Tatsächlich hat Baden-Württemberg vorgelegt: Es war mit das erste Bundesland, das 2013 ein Klimaschutzgesetz verabschiedet hat und legt mit der Novelle des Gesetzes wieder vor. Es beinhaltet unter anderem eine Pflicht, ab 2022 alle neuen Nicht-Wohngebäude mit Photovoltaik-Anlagen auszustatten. Zum anderen müssen die 103 größten baden-württembergischen Städte künftig kommunale Wärmepläne erstellen.

Felix Denzinger von den Teckwerken machte deutlich, dass ihm all die Maßnahmen noch nicht weit genug geben. „Die Ziele des Landes reichen in Zeiten, in denen der Klimawandel lebensbedrohlich wird, bei Weitem nicht mehr aus“, sagte er und führte an, dass Menschen durch Hitze und Luftverschmutzung sterben.
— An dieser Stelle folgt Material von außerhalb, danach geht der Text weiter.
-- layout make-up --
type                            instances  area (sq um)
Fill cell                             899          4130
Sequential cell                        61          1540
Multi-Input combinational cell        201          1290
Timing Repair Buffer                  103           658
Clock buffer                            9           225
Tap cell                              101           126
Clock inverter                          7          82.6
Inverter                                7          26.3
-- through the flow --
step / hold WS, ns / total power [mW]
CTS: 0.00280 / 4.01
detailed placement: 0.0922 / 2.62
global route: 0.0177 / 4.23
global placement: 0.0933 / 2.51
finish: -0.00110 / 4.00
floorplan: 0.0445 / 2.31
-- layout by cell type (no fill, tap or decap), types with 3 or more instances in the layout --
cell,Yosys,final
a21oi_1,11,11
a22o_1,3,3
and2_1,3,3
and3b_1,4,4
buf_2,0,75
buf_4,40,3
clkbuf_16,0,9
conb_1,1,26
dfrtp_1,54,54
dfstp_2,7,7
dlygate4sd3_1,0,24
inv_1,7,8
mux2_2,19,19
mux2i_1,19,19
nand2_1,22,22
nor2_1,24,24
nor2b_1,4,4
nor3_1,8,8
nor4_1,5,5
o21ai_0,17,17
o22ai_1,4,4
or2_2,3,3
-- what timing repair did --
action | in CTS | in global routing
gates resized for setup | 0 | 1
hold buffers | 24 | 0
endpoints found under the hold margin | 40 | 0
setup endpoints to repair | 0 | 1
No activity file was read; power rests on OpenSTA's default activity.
<file path="src/tw_regs.svh">
// Timing and field constants for the two-wire bus controller
`ifndef TW_REGS_SVH
`define TW_REGS_SVH

`define TW_CLK_NS     4
`define TW_LOW_NS     1300
`define TW_HIGH_NS    1200
`define TW_BUF_NS     1300
`define TW_LOW_CYC    ((`TW_LOW_NS + `TW_CLK_NS - 1) / `TW_CLK_NS)
`define TW_HIGH_CYC   ((`TW_HIGH_NS + `TW_CLK_NS - 1) / `TW_CLK_NS)
`define TW_BUF_CYC    ((`TW_BUF_NS + `TW_CLK_NS - 1) / `TW_CLK_NS)
`define TW_CNT_W      10
`define TW_ACK_IDX    4'h8
`define TW_MSB        7
`define TW_GCALL_ADDR 8'h00

`endif

</file>
<file path="src/tw_pkg.sv">
// Types shared by the two-wire bus controller modules
package tw_pkg;

	typedef enum logic [1:0] {
		TW_OP_START,
		TW_OP_WRITE,
		TW_OP_READ,
		TW_OP_STOP
	} tw_op_type;

	typedef struct packed {
		tw_op_type  op;
		logic [7:0] data;
		logic       last;
	} tw_cmd_type;

	typedef struct packed {
		logic [7:0] data;
		logic       nack;
		logic       arb_lost;
		logic       bus_err;
	} tw_rsp_type;

	typedef struct packed {
		logic scl;
		logic sda;
		logic start_det;
		logic stop_det;
		logic busy;
	} tw_line_type;

endpackage

</file>
<file path="src/tw_timer.sv">
// Reloadable down-counter timing each bus phase
`include "tw_regs.svh"

module tw_timer
	import tw_pkg::*;
(
	input  wire logic                 core_clk,
	input  wire logic                 nrst,
	input  wire logic                 load,
	input  wire logic [`TW_CNT_W-1:0] len,
	output logic                      done
);

	logic [`TW_CNT_W-1:0] cnt;

	// Load wins so a retrigger always restarts the phase
	always_ff @(posedge core_clk or negedge nrst) begin
		if (!nrst) begin
			cnt <= '0;
		end else if (load) begin
			cnt <= len;
		end else if (cnt != '0) begin
			cnt <= cnt - `TW_CNT_W'(1);
		end
	end

	assign done = (cnt == '0) && !load;

endmodule

</file>
<file path="src/tw_line_sync.sv">
// Line synchronisers, Start/Stop detection and bus busy tracking
`include "tw_regs.svh"

module tw_line_sync
	import tw_pkg::*;
(
	input  wire logic  core_clk,
	input  wire logic  nrst,
	input  wire logic  scl_in,
	input  wire logic  sda_in,
	output tw_line_type line
);

	logic [1:0]           scl_ff;
	logic [1:0]           sda_ff;
	logic                 scl_d;
	logic                 sda_d;
	logic                 busy;
	logic [`TW_CNT_W-1:0] free_cnt;
	logic                 start_det;
	logic                 stop_det;

	// Two stages; only stage 1 reads stage 0
	always_ff @(posedge core_clk or negedge nrst) begin
		if (!nrst) begin
			scl_ff <= 2'h3;
			sda_ff <= 2'h3;
			scl_d  <= 1'b1;
			sda_d  <= 1'b1;
		end else begin
			scl_ff <= {scl_ff[0], scl_in};
			sda_ff <= {sda_ff[0], sda_in};
			scl_d  <= scl_ff[1];
			sda_d  <= sda_ff[1];
		end
	end

	// SDA edges while SCL stays high
	assign start_det = scl_d && scl_ff[1] && sda_d && !sda_ff[1];
	assign stop_det  = scl_d && scl_ff[1] && !sda_d && sda_ff[1];

	// Busy from Start until bus-free time after Stop
	always_ff @(posedge core_clk or negedge nrst) begin
		if (!nrst) begin
			busy     <= 1'b0;
			free_cnt <= '0;
		end else if (start_det) begin
			busy     <= 1'b1;
			free_cnt <= '0;
		end else if (stop_det) begin
			free_cnt <= `TW_CNT_W'(`TW_BUF_CYC);
		end else if (free_cnt != '0) begin
			free_cnt <= free_cnt - `TW_CNT_W'(1);
			if (free_cnt == `TW_CNT_W'(1)) begin
				busy <= 1'b0;
			end
		end
	end

	assign line.scl       = scl_ff[1];
	assign line.sda       = sda_ff[1];
	assign line.start_det = start_det;
	assign line.stop_det  = stop_det;
	assign line.busy      = busy;

endmodule

</file>
<file path="src/tw_master.sv">
// Two-wire bus master controller driving the device's SDA and SCL pins
`include "tw_regs.svh"

module tw_master
	import tw_pkg::*;
(
	input  wire logic       core_clk,
	input  wire logic       nrst,
	input  wire logic       cmd_valid,
	output logic            cmd_ready,
	input  wire tw_cmd_type cmd,
	output logic            rsp_valid,
	output tw_rsp_type      rsp,
	output logic            bus_busy,
	output logic            gcall_sent,
	input  wire logic       scl_in,
	output logic            scl_out,
	output logic            scl_oe,
	input  wire logic       sda_in,
	output logic            sda_out,
	output logic            sda_oe
);

	typedef enum logic [3:0] {
		ST_IDLE,
		ST_HOLD,
		ST_RS_PREP,
		ST_START_HI,
		ST_START_FALL,
		ST_BIT_LO,
		ST_BIT_HI,
		ST_STOP_LO,
		ST_STOP_HI,
		ST_STOP_END
	} tw_state_type;

	tw_state_type         state;
	tw_state_type         next_state;
	tw_line_type          line;
	logic                 phase_enter;
	logic                 hi_seen;
	logic                 tmr_load;
	logic                 tmr_done;
	logic [`TW_CNT_W-1:0] tmr_len;
	logic                 wait_hi;
	logic [7:0]           shreg;
	logic [7:0]           next_shreg;
	logic [3:0]           bit_idx;
	logic [3:0]           next_bit_idx;
	logic                 is_read;
	logic                 next_is_read;
	logic                 last;
	logic                 next_last;
	logic                 first_byte;
	logic                 next_first_byte;
	logic                 next_scl_oe;
	logic                 next_sda_oe;
	logic                 next_rsp_valid;
	tw_rsp_type           next_rsp;
	logic                 next_gcall;
	logic                 my_bit;

	// Level this end puts on SDA for a given bit slot
	function automatic logic drive_bit(
		input logic       rd,
		input logic [3:0] idx,
		input logic       lst,
		input logic [7:0] sr
	);
		logic b;
		if (idx == `TW_ACK_IDX) begin
			b = rd ? lst : 1'b1;
		end else begin
			b = rd ? 1'b1 : sr[`TW_MSB];
		end
		return b;
	endfunction

	tw_line_sync u_sync (
		.core_clk (core_clk),
		.nrst     (nrst),
		.scl_in   (scl_in),
		.sda_in   (sda_in),
		.line     (line)
	);

	// Phase timer; reloads while waiting for SCL to go high
	assign wait_hi  = (state == ST_START_HI) || (state == ST_BIT_HI) ||
		(state == ST_STOP_HI);
	assign tmr_load = phase_enter || (wait_hi && !line.scl && !hi_seen);
	assign tmr_len  = ((state == ST_BIT_LO) || (state == ST_RS_PREP) ||
		(state == ST_STOP_LO)) ? `TW_CNT_W'(`TW_LOW_CYC) :
		`TW_CNT_W'(`TW_HIGH_CYC);

	tw_timer u_timer (
		.core_clk (core_clk),
		.nrst     (nrst),
		.load     (tmr_load),
		.len      (tmr_len),
		.done     (tmr_done)
	);

	assign my_bit = drive_bit(is_read, bit_idx, last, shreg);

	// New commands wait for the bus to be free or held by us
	assign cmd_ready = ((state == ST_IDLE) && !line.busy) ||
		(state == ST_HOLD);
	assign bus_busy  = line.busy;

	// Sequencer for Start, bits, acknowledge and Stop
	always_comb begin
		next_state      = state;
		next_scl_oe     = scl_oe;
		next_sda_oe     = sda_oe;
		next_shreg      = shreg;
		next_bit_idx    = bit_idx;
		next_is_read    = is_read;
		next_last       = last;
		next_first_byte = first_byte;
		next_rsp_valid  = 1'b0;
		next_rsp        = rsp;
		next_gcall      = 1'b0;
		case (state)
			ST_IDLE: begin
				next_scl_oe = 1'b0;
				next_sda_oe = 1'b0;
				if (cmd_valid && cmd_ready) begin
					if (cmd.op == TW_OP_START) begin
						next_state = ST_START_HI;
					end else begin
						// Nothing to do without owning the bus
						next_rsp       = '{data: 8'h00, nack: 1'b0,
							arb_lost: 1'b0, bus_err: 1'b1};
						next_rsp_valid = 1'b1;
					end
				end
			end
			ST_HOLD: begin
				// SCL held low stalls the bus between commands
				if (cmd_valid) begin
					next_bit_idx = 4'h0;
					case (cmd.op)
						TW_OP_START: next_state = ST_RS_PREP;
						TW_OP_WRITE: begin
							next_state   = ST_BIT_LO;
							next_shreg   = cmd.data;
							next_is_read = 1'b0;
							if (first_byte && cmd.data == `TW_GCALL_ADDR) begin
								next_gcall = 1'b1;
							end
						end
						TW_OP_READ: begin
							next_state   = ST_BIT_LO;
							next_shreg   = 8'h00;
							next_is_read = 1'b1;
							next_last    = cmd.last;
						end
						default: next_state = ST_STOP_LO;
					endcase
				end
			end
			ST_RS_PREP: begin
				// Release SDA while SCL is still low
				next_sda_oe = 1'b0;
				if (tmr_done) begin
					next_state = ST_START_HI;
				end
			end
			ST_START_HI: begin
				next_scl_oe = 1'b0;
				if (hi_seen && !line.sda) begin
					next_state     = ST_IDLE;
					next_rsp       = '{data: 8'h00, nack: 1'b0,
						arb_lost: 1'b1, bus_err: 1'b0};
					next_rsp_valid = 1'b1;
				end else if (tmr_done) begin
					next_sda_oe = 1'b1;
					next_state  = ST_START_FALL;
				end
			end
			ST_START_FALL: begin
				if (tmr_done) begin
					next_scl_oe     = 1'b1;
					next_first_byte = 1'b1;
					next_state      = ST_HOLD;
					next_rsp        = '0;
					next_rsp_valid  = 1'b1;
				end
			end
			ST_BIT_LO: begin
				// SDA moves one cycle after SCL was pulled low
				if (phase_enter) begin
					next_sda_oe = !my_bit;
				end
				if (tmr_done) begin
					next_state = ST_BIT_HI;
				end
			end
			ST_BIT_HI: begin
				next_scl_oe = 1'b0;
				if (hi_seen && (line.start_det || line.stop_det)) begin
					next_state     = ST_IDLE;
					next_rsp       = '{data: shreg, nack: 1'b0,
						arb_lost: 1'b0, bus_err: 1'b1};
					next_rsp_valid = 1'b1;
				end else if (hi_seen && my_bit && !line.sda && !is_read &&
					bit_idx != `TW_ACK_IDX) begin
					next_state     = ST_IDLE;
					next_rsp       = '{data: shreg, nack: 1'b0,
						arb_lost: 1'b1, bus_err: 1'b0};
					next_rsp_valid = 1'b1;
				end else if (tmr_done || (hi_seen && !line.scl)) begin
					// Another master ending high early shortens it
					next_scl_oe = 1'b1;
					if (bit_idx == `TW_ACK_IDX) begin
						next_state      = ST_HOLD;
						next_first_byte = 1'b0;
						next_rsp        = '{data: shreg, nack: line.sda,
							arb_lost: 1'b0, bus_err: 1'b0};
						next_rsp_valid  = 1'b1;
					end else begin
						next_shreg   = {shreg[6:0], line.sda};
						next_bit_idx = bit_idx + 4'h1;
						next_state   = ST_BIT_LO;
					end
				end
			end
			ST_STOP_LO: begin
				next_sda_oe = 1'b1;
				if (tmr_done) begin
					next_state = ST_STOP_HI;
				end
			end
			ST_STOP_HI: begin
				next_scl_oe = 1'b0;
				if (tmr_done) begin
					next_sda_oe = 1'b0;
					next_state  = ST_STOP_END;
				end
			end
			default: begin
				if (tmr_done) begin
					next_state     = ST_IDLE;
					next_rsp       = '0;
					next_rsp_valid = 1'b1;
				end
			end
		endcase
	end

	// State register and phase entry pulse
	always_ff @(posedge core_clk or negedge nrst) begin
		if (!nrst) begin
			state       <= ST_IDLE;
			phase_enter <= 1'b0;
		end else begin
			state       <= next_state;
			phase_enter <= (next_state != state);
		end
	end

	// SCL seen high in the current phase
	always_ff @(posedge core_clk or negedge nrst) begin
		if (!nrst) begin
			hi_seen <= 1'b0;
		end else if (next_state != state) begin
			hi_seen <= 1'b0;
		end else if (wait_hi && line.scl) begin
			hi_seen <= 1'b1;
		end
	end

	// Byte shifter and slot bookkeeping
	always_ff @(posedge core_clk or negedge nrst) begin
		if (!nrst) begin
			shreg      <= 8'h00;
			bit_idx    <= 4'h0;
			is_read    <= 1'b0;
			last       <= 1'b0;
			first_byte <= 1'b0;
		end else begin
			shreg      <= next_shreg;
			bit_idx    <= next_bit_idx;
			is_read    <= next_is_read;
			last       <= next_last;
			first_byte <= next_first_byte;
		end
	end

	// Open-drain enables; the pin only ever pulls low
	always_ff @(posedge core_clk or negedge nrst) begin
		if (!nrst) begin
			scl_oe <= 1'b0;
			sda_oe <= 1'b0;
		end else begin
			scl_oe <= next_scl_oe;
			sda_oe <= next_sda_oe;
		end
	end

	assign scl_out = 1'b0;
	assign sda_out = 1'b0;

	// Answer to each command, one-cycle pulse
	always_ff @(posedge core_clk or negedge nrst) begin
		if (!nrst) begin
			rsp_valid  <= 1'b0;
			rsp        <= '0;
			gcall_sent <= 1'b0;
		end else begin
			rsp_valid  <= next_rsp_valid;
			rsp        <= next_rsp;
			gcall_sent <= next_gcall;
		end
	end

endmodule

</file>
### config.mk
export PLATFORM = sky130hd
export DESIGN_NAME = cps_top
export DESIGN_NICKNAME = d
export VERILOG_FILES = /design/src/hdl/cps_pkg.sv /design/src/hdl/cps_mon_if.sv /design/src/hdl/cps_monitor.sv /design/src/hdl/cps_top.sv
export SDC_FILE = /design/constraint.sdc
export NUM_CORES = 1
export LEC_CHECK = 0
export ABC_AREA = 1
export BUFFER_PORTS_ARGS = -buffer_cell sky130_fd_sc_hd__buf_4
export CORE_UTILIZATION = 45
export CTS_BUF_LIST = sky130_fd_sc_hd__clkbuf_8
export CTS_CLUSTER_SIZE = 30
export DETAILED_ROUTE_END_ITERATION = 16
export PLACE_DENSITY = 0.66
export SYNTH_ARGS = -nofsm -noshare
export SYNTH_HDL_FRONTEND = slang
export SYNTH_SLANG_ARGS = --single-unit
### constraint.sdc
create_clock -name clock -period 3.6 [get_ports clock]
set_input_delay 0.72 -clock clock [delete_from_list [all_inputs] [get_ports clock]]
set_output_delay 0.72 -clock clock [all_outputs]
set_load 0.005 [all_outputs]
## src/acpr_consts.vh

```
// Timing and width constants for the converter host controller.
`ifndef ACPR_CONSTS_VH
`define ACPR_CONSTS_VH
`define ACPR_CLK_PERIOD_PS   5000
`define ACPR_PWRUP_EXT_NS    1000
`define ACPR_PWRUP_INT_NS    25000
`define ACPR_ACQ_NS          30
`define ACPR_EOC_MAX_NS      110
`define ACPR_SAMPLE_MAX_NS   530
`define ACPR_RD_HOLD_CYC     4
`define ACPR_CNT_W           16
`define ACPR_DATA_W          8
`define ACPR_ADDR_W          3
`define ACPR_MODE_HS         1'b0
`define ACPR_MODE_APD        1'b1
`endif

```

## src/acpr_host.v

```verilog
// Host controller that powers up, starts and reads a sampling 8-bit converter.
`timescale 1ns/100ps
`include "acpr_consts.vh"
// Summary of operation
// - Internal reference: no fall before 25 us.
// - High-speed: wait 30 ns after read before start.
// - Auto mode: hold convert_start low past end pulse.
// - Select may stay low; read alone controls access.
// - End pulse may drive select and read directly.
module acpr_host #(
	parameter INT_REF       = 1'b0,
	parameter HAS_PD        = 1'b1,
	parameter PWRUP_INT_CYC = ((`ACPR_PWRUP_INT_NS * 1000) + `ACPR_CLK_PERIOD_PS - 1)
		/ `ACPR_CLK_PERIOD_PS
) (
	// Clock, reset and enable.
	input  wire                     mclk_i,
	input  wire                     reset_n_i,
	input  wire                     clk_en_i,
	// User command side.
	input  wire                     start_i,
	input  wire                     auto_pd_i,
	input  wire                     shutdown_i,
	input  wire [`ACPR_ADDR_W-1:0]  chan_i,
	output wire                     ready_o,
	output reg                      valid_o,
	output reg  [`ACPR_DATA_W-1:0]  data_o,
	output reg                      powered_o,
	// Converter pins.
	output reg                      convert_start_n_o,
	output reg                      power_down_n_o,
	output reg                      device_select_n_o,
	output reg                      read_strobe_n_o,
	output reg  [`ACPR_ADDR_W-1:0]  addr_o,
	input  wire                     end_of_conversion_n_i,
	input  wire [`ACPR_DATA_W-1:0]  data_i
);
	localparam PWRUP_EXT_CYC = ((`ACPR_PWRUP_EXT_NS * 1000) + `ACPR_CLK_PERIOD_PS - 1)
		/ `ACPR_CLK_PERIOD_PS;
	localparam ACQ_CYC  = ((`ACPR_ACQ_NS * 1000) + `ACPR_CLK_PERIOD_PS - 1)
		/ `ACPR_CLK_PERIOD_PS;
	localparam SMP_CYC  = (`ACPR_SAMPLE_MAX_NS * 1000) / `ACPR_CLK_PERIOD_PS;
	localparam RD_CYC   = `ACPR_RD_HOLD_CYC;
	localparam [`ACPR_CNT_W-1:0] PWRUP_CYC = INT_REF ? PWRUP_INT_CYC[`ACPR_CNT_W-1:0]
		: PWRUP_EXT_CYC[`ACPR_CNT_W-1:0];
	localparam [`ACPR_CNT_W-1:0] ACQ_C = ACQ_CYC[`ACPR_CNT_W-1:0];
	localparam [`ACPR_CNT_W-1:0] SMP_C = SMP_CYC[`ACPR_CNT_W-1:0];
	localparam [`ACPR_CNT_W-1:0] RD_C  = RD_CYC[`ACPR_CNT_W-1:0];

	localparam [2:0] S_OFF   = 3'h0;
	localparam [2:0] S_PWRUP = 3'h1;
	localparam [2:0] S_IDLE  = 3'h2;
	localparam [2:0] S_CONV  = 3'h3;
	localparam [2:0] S_READ  = 3'h4;
	localparam [2:0] S_ACQ   = 3'h5;

	reg [2:0]              state_r;
	reg [`ACPR_CNT_W-1:0]  cnt_r;
	reg                    mode_r;
	reg                    eoc_s1_r;
	reg                    eoc_s2_r;
	reg [`ACPR_DATA_W-1:0] dat_s1_r;
	reg [`ACPR_DATA_W-1:0] dat_s2_r;
	genvar                 gi;

	assign ready_o = (state_r == S_IDLE) || (state_r == S_OFF);

	// Counter expiry is tested in several states, so it is decoded once here.
	function cnt_done;
		input [`ACPR_CNT_W-1:0] cnt;
		begin
			cnt_done = (cnt == {`ACPR_CNT_W{1'b0}});
		end
	endfunction

	// Pin inputs are asynchronous to mclk_i, so each passes two flip-flops.
	// The end pulse resets to its idle high level so that no false pulse
	// is seen when reset is released.
	always @(posedge mclk_i or negedge reset_n_i) begin
		if (!reset_n_i) begin
			eoc_s1_r <= 1'b1;
			eoc_s2_r <= 1'b1;
		end else if (clk_en_i) begin
			eoc_s1_r <= end_of_conversion_n_i;
			eoc_s2_r <= eoc_s1_r;
		end
	end

	// Each data bit has its own pair of flip-flops. Bits may settle in
	// different cycles, which is harmless because the read strobe holds
	// the bus steady for longer than the synchroniser delay.
	generate
		for (gi = 0; gi < `ACPR_DATA_W; gi = gi + 1) begin : g_dat_sync
			always @(posedge mclk_i or negedge reset_n_i) begin
				if (!reset_n_i) begin
					dat_s1_r[gi] <= 1'b0;
					dat_s2_r[gi] <= 1'b0;
				end else if (clk_en_i) begin
					dat_s1_r[gi] <= data_i[gi];
					dat_s2_r[gi] <= dat_s1_r[gi];
				end
			end
		end
	endgenerate

	// While clk_en_i is low every register below holds, so the pins freeze
	// too; a frozen read simply stretches the strobes.

	// The device starts powered down, so the host must power it up first.
	always @(posedge mclk_i or negedge reset_n_i) begin
		if (!reset_n_i) begin
			state_r           <= S_OFF;
			cnt_r             <= {`ACPR_CNT_W{1'b0}};
			mode_r            <= `ACPR_MODE_HS;
			convert_start_n_o <= 1'b0;
			power_down_n_o    <= 1'b0;
			device_select_n_o <= 1'b1;
			read_strobe_n_o   <= 1'b1;
			addr_o            <= {`ACPR_ADDR_W{1'b0}};
			valid_o           <= 1'b0;
			data_o            <= {`ACPR_DATA_W{1'b0}};
			powered_o         <= 1'b0;
		end else if (clk_en_i) begin
			valid_o <= 1'b0;
			case (state_r)
			S_OFF: begin
				powered_o <= 1'b0;
				if (start_i) begin
					// A rising edge on either pin wakes the part; power_down_n
					// covers both the pin and the supply-on cases.
					convert_start_n_o <= 1'b1;
					power_down_n_o    <= 1'b1;
					cnt_r             <= PWRUP_CYC;
					state_r           <= S_PWRUP;
				end
			end
			S_PWRUP: begin
				// Waiting the full time also covers the internal reference limit.
				// The deferred start is never used, which costs at most one
				// power-up interval per wake but keeps both references alike.
				if (!cnt_done(cnt_r)) begin
					cnt_r <= cnt_r - 1'b1;
				end else begin
					powered_o <= 1'b1;
					state_r   <= S_IDLE;
				end
			end
			S_IDLE: begin
				// Without a power-down pin the part can only sleep through
				// auto mode, so a shutdown request is ignored then.
				if (shutdown_i && HAS_PD) begin
					power_down_n_o <= 1'b0;
					state_r        <= S_OFF;
				end else if (start_i) begin
					mode_r            <= auto_pd_i ? `ACPR_MODE_APD : `ACPR_MODE_HS;
					addr_o            <= chan_i;
					convert_start_n_o <= 1'b0;
					cnt_r             <= SMP_C;
					state_r           <= S_CONV;
				end
			end
			S_CONV: begin
				// High-speed mode raises the start pin before the end pulse.
				if (mode_r == `ACPR_MODE_HS)
					convert_start_n_o <= 1'b1;
				if (!cnt_done(cnt_r))
					cnt_r <= cnt_r - 1'b1;
				// The end pulse lasts at most 110 ns, so it is caught on
				// its falling level; the read then also cuts it short.
				if (!eoc_s2_r) begin
					device_select_n_o <= 1'b0;
					read_strobe_n_o   <= 1'b0;
					cnt_r             <= RD_C;
					state_r           <= S_READ;
				end
			end
			S_READ: begin
				// The strobes stay low long enough for the data to pass both
				// synchroniser stages before it is taken.
				if (!cnt_done(cnt_r)) begin
					cnt_r <= cnt_r - 1'b1;
				end else begin
					data_o            <= dat_s2_r;
					valid_o           <= 1'b1;
					device_select_n_o <= 1'b1;
					read_strobe_n_o   <= 1'b1;
					cnt_r             <= (mode_r == `ACPR_MODE_APD) ? SMP_C : ACQ_C;
					state_r           <= S_ACQ;
				end
			end
			S_ACQ: begin
				// In auto mode the start pin stays low past the end pulse.
				if (!cnt_done(cnt_r)) begin
					cnt_r <= cnt_r - 1'b1;
				end else if (mode_r == `ACPR_MODE_APD) begin
					powered_o <= 1'b0;
					state_r   <= S_OFF;
				end else begin
					state_r <= S_IDLE;
				end
			end
			default: state_r <= S_OFF;
			endcase
		end
	end
endmodule

```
Aus seiner Sicht ist zwar die im Landesgesetz verankerte Photovoltaik-Pflicht für Nicht-Wohngebäude gut: „Aber sie muss als notwendiger letzter Schritt auch für den Wohnbereich gelten“, forderte er.

Eine Frage aus dem Publikum betraf die in diesem Jahr neu eingeführte CO2-Bepreisung. „Es geht darum, ob die Wirtschaft dadurch bedroht ist“, so Sienz. „Im Gegenteil“, antwortete Andreas Schwarz. Weltweit sei Klimaschutz ein Top-Thema, überall würden Auflagen verschärft. „Wenn der Weltmeister Baden-Württemberg weiter exportieren möchte, dann nur mit energieeffizienten, klimaneutralen Technologien“, betonte er. Die Energiewende ist aus Sicht von Franz Untersteller ohnehin nur über höhere CO2-Preise zu schaffen. Die fossile Welt müsse teurer und unattraktiver werden, die neue Welt attraktiver und günstiger.

Die Automobilwirtschaft wird in Baden-Württemberg aus Sicht des Umweltministers auch in Zukunft eine wichtige Rolle spielen. „440 000 Arbeitsplätze hängen am Produkt Auto“, gab er zu bedenken. Man müsse auf Transformation setzen und am Auto der Zukunft arbeiten. Dem trägt der Strategiedialog des Landes mit der Automobilwirtschaft Rechnung.

Felix Denzinger äußerte noch Wünsche in Richtung Politik. Zum einen bat er, die Gründachverordnung im Land zu reformieren und eine Alternative zu bieten: „Entweder Kies und Photovoltaik oder Gründach.“ Auch wünschte er sich weniger strenge Vorschriften zur Errichtung von Windkraftanlagen.

Zum dem Thema hatte Franz Untersteller einen Vorschlag parat, den er gerne im künftigen Koalitionsvertrag verankert sehen würde: „Wir müssen das Standortpotenzial in landeseigenen Waldflächen nutzen“, betonte er. Auch hält er es für sinnvoll, alte Deponieflächen - wie etwa im Tiefenbachtal - für Photovoltaik zu nutzen, statt sie wieder aufzuforsten.

Nicht zuletzt warben Andreas Schwarz und Felix Denzinger für alternative Mobilität: attraktivere Fuß- und Radwege, öffentlicher Nahverkehr und - ganz wichtig - den Ausbau von Carsharing.

Die ganze Diskussion „Für eine klimaneutrale Zukunft“ lässt sich auf dem Youtube-Kanal von Andreas Schwarz abrufen.